The Anti-Corruption Bureau (ACB) has changed direction in former president Peter Mutharika’s planned caution interview on alleged abuse of his taxpayer identification number (TPIN) from the cement importation saga to all his property in general.
The graft-busting body has since prepared seven files out of which to interrogate the 81-year-old former president. The interrogation will border on his asset declaration and the property he imported into the country using his TPIN during his stay at State House from May 2014 to June 2020.
ACB director general Martha Chizuma in an interview on Thursday said the bureau was investigating the alleged abuse of the former president’s TPIN.
“The documents we have presented him relate to the goods that were bought and cleared using his TPIN during the period of his presidency. We are not investigating goods imported outside the TPIN,” she said.
On Tuesday, one of Mutharika’s lawyers Samuel Tembenu also confirmed the development in a written response but referred Weekend Nation to ACB for more details.
Said Tembenu: “The ACB can give you the details on this, though I can say that the seven files do not connote seven issues. These are information packs.”
In its two press statements issued on July 16 and 20, ACB only indicated it would interview Mutharika on the allegations of abuse of his TPIN as part of the on-going investigation process.
“The bureau would like to let Malawians know that this is a normal and legal process which started in 2020. The ACB hopes that this will put the record straight on the various stories circulating in the social media surrounding this matter,” reads the statement dated July 16 2021 and signed by the bureau’s principal public relations officer Egrita Ndala.

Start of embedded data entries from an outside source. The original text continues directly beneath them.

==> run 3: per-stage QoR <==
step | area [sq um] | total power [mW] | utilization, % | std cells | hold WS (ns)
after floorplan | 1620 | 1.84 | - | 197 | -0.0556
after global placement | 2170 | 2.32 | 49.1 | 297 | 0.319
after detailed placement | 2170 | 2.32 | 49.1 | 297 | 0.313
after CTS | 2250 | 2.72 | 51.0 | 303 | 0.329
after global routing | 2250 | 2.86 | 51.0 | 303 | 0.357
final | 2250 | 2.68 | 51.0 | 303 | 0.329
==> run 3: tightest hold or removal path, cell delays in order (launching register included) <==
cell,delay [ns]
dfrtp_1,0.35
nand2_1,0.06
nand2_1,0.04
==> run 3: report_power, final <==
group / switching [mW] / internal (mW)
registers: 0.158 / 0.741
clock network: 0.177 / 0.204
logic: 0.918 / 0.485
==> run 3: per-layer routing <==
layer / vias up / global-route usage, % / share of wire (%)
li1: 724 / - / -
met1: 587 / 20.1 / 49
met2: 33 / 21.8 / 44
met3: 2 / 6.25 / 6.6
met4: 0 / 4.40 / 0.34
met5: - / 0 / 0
$ cat src/rtl/al_cell.sv
module al_cell
    import al_pkg::*;
(
    input  logic  clk,
    input  logic  rst,
    input  mode_t mode,
    input  logic  hit,
    input  logic  din,
    output logic  q
);

    // Cell state: CLEARED (q=0) or SET (q=1)
    logic q_nxt;

    always_comb begin
        unique case (mode)
            M_LATCH: q_nxt = hit ? din : q;    // WRITE or KEEP
            M_HOLD:  q_nxt = q;                // KEEP
            M_DEMUX: q_nxt = hit ? din : 1'b0; // WRITE or WIPE
            M_CLEAR: q_nxt = 1'b0;             // WIPE
            default: q_nxt = 1'b0;
        endcase
    end

    always_ff @(posedge clk) begin
        if (rst) q <= 1'b0;
        else     q <= q_nxt;
    end

endmodule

The bureau has failed to interview Mutharika three times and a new date for the exercise is yet to be set after the former president, who is also leader of the opposition Democratic Progressive Party (DPP), asked ACB to allow him a week-long rest before he can be interviewed.
On Tuesday, Mutharika issued a statement in which he accused ACB of political witch hunt and employing underhand tactics in the matter.
Commenting on the issue, Malawi Law Society honorary secretary Chrispin Ngunde said the bureau had powers to investigate and require any person to provide information.
“The ACB has the discretion to decide on which matters to investigate. As far as the ACB is conducting its legal mandate, we have no problem with the investigation.
“This is an opportunity for the former president to demonstrate to the public that his pronouncements on the fight against corruption when he was in office as President were not mere lip service but genuine utterances. We would urge him to cooperate with ACB,” said Ngunde.
But a legal commentator, speaking on condition of anonymity, said the bureau needed to be clear from the word go and “not doing one thing in the public eye but doing differently behind the scenes.”
“Last time, Mutharika also accused ACB of lying to the public by saying they had unfrozen his bank accounts when they actually did not unfreeze those accounts. Now they are saying one thing but doing something. ACB must stop this pattern of operating,” she said.
Mutharika’s issue relates to his aide’s unauthorised use of his TPIN in the importation of 800 000 bags of cement worth K5 billion from Zambia and Zimbabwe.
The former president was also questioned under caution by the Fiscal Police in August last year and he immediately issued a statement distancing himself from the importation of the said cement.
The cement saga and alleged abuse of his TPIN led to the arrest of Mutharika’s personal bodyguard Norman Chisale and former chief of staff Peter Mukhito.
Besides the two aides, others arrested in connection with the scandal included former Malawi Revenue Authority deputy commissioner general Roza Mbilizi and a Lilongwe, based Asian businessman Ahmed Chunara.